WelCom May 2017:
Crispin Anderlini –
Rosa Lyo lives just outside Juba, South Sudan’s capital. Even here the drought and conflict are taking a heavy toll. Like many of the country’s 4.9 million people impacted, Rosa struggles to find food. She travels an hour and a half each way just to find bitter weeds to eat – her main source of food.
The food crisis in South Sudan is spreading alongside the internal conflict. Marauding bands of unpaid soldiers are also looking to survive. By July, 5.5 million people (more than 40 per cent of the population) are expected to be in serious need. The number of people experiencing famine will have increased dramatically unless aid organisations can gain access to the most severely-affected communities.
Utilising its extensive church networks, Caritas continues to urgently respond across the country with food, shelter and household items for thousands of displaced people, hygiene kits to help avoid disease spreading, and medicine for the many Catholic clinics providing healthcare to communities.
Seeds and tools are being distributed to communities who have retained their land, to increase food security and self-sufficiency in the long term and restock empty markets so that displaced people can buy food at reasonable prices again.

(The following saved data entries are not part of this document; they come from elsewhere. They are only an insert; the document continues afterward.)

--- config.mk ---
export PLATFORM = sky130hd
export DESIGN_NAME = mmio_timer_bank
export DESIGN_NICKNAME = d
export VERILOG_FILES = /design/src/rtl/timer_bank_pkg.sv /design/src/rtl/mmio_timer_bank_channel.sv /design/src/rtl/mmio_timer_bank.sv
export SDC_FILE = /design/constraint.sdc
export NUM_CORES = 1
export LEC_CHECK = 0
export CAP_MARGIN = 5
export CORE_AREA = 5 5 249 251
export DETAILED_ROUTE_END_ITERATION = 16
export DIE_AREA = 0 0 254 256
export HOLD_SLACK_MARGIN = 0.12
export RECOVER_POWER = 50
export SLEW_MARGIN = 10
export SYNTH_ARGS = -nofsm -noshare
export SYNTH_HDL_FRONTEND = slang
export SYNTH_SLANG_ARGS = --single-unit
--- constraint.sdc ---
create_clock -name clk -period 17.1 [get_ports clk]
set_input_delay 3.42 -clock clk [delete_from_list [all_inputs] [get_ports clk]]
set_output_delay 3.42 -clock clk [all_outputs]
set_load 0.005 [all_outputs]
--- src/rtl/timer_bank_pkg.sv ---
// Shared register map, control layout and helpers for the
// MMIO timer bank.
package timer_bank_pkg;

  typedef enum logic [1:0] {
    REG_CTRL   = 2'd0,
    REG_CMP    = 2'd1,
    REG_COUNT  = 2'd2,
    REG_STATUS = 2'd3
  } reg_off_e;

  localparam int CTRL_EN_BIT  = 0;
  localparam int CTRL_PER_BIT = 1;
  localparam int CTRL_IRQ_BIT = 2;
  localparam int PSC_LSB      = 8;
  localparam int PSC_MSB      = 15;
  localparam int PSC_W        = PSC_MSB - PSC_LSB + 1;

  typedef struct packed {
    logic [PSC_W-1:0] psc;
    logic             irq_en;
    logic             periodic;
    logic             enable;
  } ctrl_t;

  function automatic logic [31:0] be_merge(
    input logic [31:0] old,
    input logic [31:0] wd,
    input logic [3:0]  be
  );
    logic [31:0] m;
    m = old;
    for (int b = 0; b < 4; b++) begin
      if (be[b]) m[8*b +: 8] = wd[8*b +: 8];
    end
    return m;
  endfunction

  function automatic logic [31:0] ctrl_pack(input ctrl_t c);
    logic [31:0] w;
    w                   = '0;
    w[CTRL_EN_BIT]      = c.enable;
    w[CTRL_PER_BIT]     = c.periodic;
    w[CTRL_IRQ_BIT]     = c.irq_en;
    w[PSC_MSB:PSC_LSB]  = c.psc;
    return w;
  endfunction

  function automatic ctrl_t ctrl_unpack(input logic [31:0] w);
    ctrl_t c;
    c.enable   = w[CTRL_EN_BIT];
    c.periodic = w[CTRL_PER_BIT];
    c.irq_en   = w[CTRL_IRQ_BIT];
    c.psc      = w[PSC_MSB:PSC_LSB];
    return c;
  endfunction

endpackage

--- src/rtl/mmio_timer_bank_channel.sv ---
// One timer channel: prescaler, counter, compare and expiry/irq
// state, with bus writes already decoded into strobes.
module timer_channel
  import timer_bank_pkg::*;
#(
  parameter int CNT_W = 32
) (
  input  logic             clk,
  input  logic             rst,
  input  logic             i_ctrl_we,
  input  ctrl_t            i_ctrl_wdata,
  input  logic             i_cmp_we,
  input  logic [CNT_W-1:0] i_cmp_wdata,
  input  logic             i_clr,
  output ctrl_t            o_ctrl,
  output logic [CNT_W-1:0] o_cmp,
  output logic [CNT_W-1:0] o_count,
  output logic             o_expired,
  output logic             o_irq
);

  ctrl_t            r_ctrl;
  logic [CNT_W-1:0] r_cmp;
  logic [CNT_W-1:0] r_count;
  logic [PSC_W-1:0] r_psc;
  logic             r_exp;
  logic             r_irq;

  logic             w_active;
  logic             w_wrap;
  logic             w_hit;
  logic [CNT_W-1:0] w_cnt_inc;

  assign w_active  = r_ctrl.enable && (r_cmp != '0);
  // >= so a PSC lowered mid-count still wraps instead of running to 255
  assign w_wrap    = w_active && (r_psc >= r_ctrl.psc);
  assign w_cnt_inc = r_count + CNT_W'(1);
  assign w_hit     = w_wrap && (w_cnt_inc == r_cmp);

  always_ff @(posedge clk or posedge rst) begin
    if (rst) begin
      r_ctrl  <= '0;
      r_cmp   <= '0;
      r_count <= '0;
      r_psc   <= '0;
      r_exp   <= 1'b0;
      r_irq   <= 1'b0;
    end else begin
      r_irq <= r_exp & r_ctrl.irq_en;
      if (w_wrap) begin
        r_psc <= '0;
      end else if (w_active) begin
        r_psc <= r_psc + PSC_W'(1);
      end
      if (w_wrap) begin
        r_count <= (w_hit && r_ctrl.periodic) ? '0 : w_cnt_inc;
      end
      if (w_hit) begin
        r_exp <= 1'b1;
      end else if (i_clr) begin
        r_exp <= 1'b0;
      end
      if (w_hit && !r_ctrl.periodic) begin
        r_ctrl.enable <= 1'b0;
      end
      if (i_ctrl_we) begin
        r_ctrl <= i_ctrl_wdata;
      end
      if (i_cmp_we) begin
        r_cmp   <= i_cmp_wdata;
        r_count <= '0;
        r_psc   <= '0;
        r_exp   <= 1'b0;
      end
    end
  end

  assign o_ctrl    = r_ctrl;
  assign o_cmp     = r_cmp;
  assign o_count   = r_count;
  assign o_expired = r_exp;
  assign o_irq     = r_irq;

endmodule
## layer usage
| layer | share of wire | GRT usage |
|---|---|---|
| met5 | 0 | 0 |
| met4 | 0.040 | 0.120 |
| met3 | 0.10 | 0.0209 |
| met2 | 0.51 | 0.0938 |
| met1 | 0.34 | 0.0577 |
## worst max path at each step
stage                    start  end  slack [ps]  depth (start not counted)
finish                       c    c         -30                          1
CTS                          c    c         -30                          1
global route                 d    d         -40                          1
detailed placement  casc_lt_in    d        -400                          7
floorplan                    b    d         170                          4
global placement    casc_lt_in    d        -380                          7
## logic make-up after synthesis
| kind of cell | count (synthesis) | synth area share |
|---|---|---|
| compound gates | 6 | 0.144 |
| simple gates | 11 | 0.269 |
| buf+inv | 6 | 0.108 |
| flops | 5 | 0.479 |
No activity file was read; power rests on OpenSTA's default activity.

A combined Caritas-ChildFund humanitarian response to the drought in Turkana, northern Kenya, is also underway. The coordinated response to the crisis in the region is focusing on emergency food and water aid to communities. MFAT has announced it will match funds (dollar for dollar) raised for Caritas’ emergency responses in Turkana, Kenya and South Sudan.
Donations made to the 2017 Bishops Lent Appeal will contribute to the responses in South Sudan and Kenya. Caritas Aotearoa New Zealand will be launching an appeal this month to raise funds for the ongoing humanitarian response in the Horn of Africa region.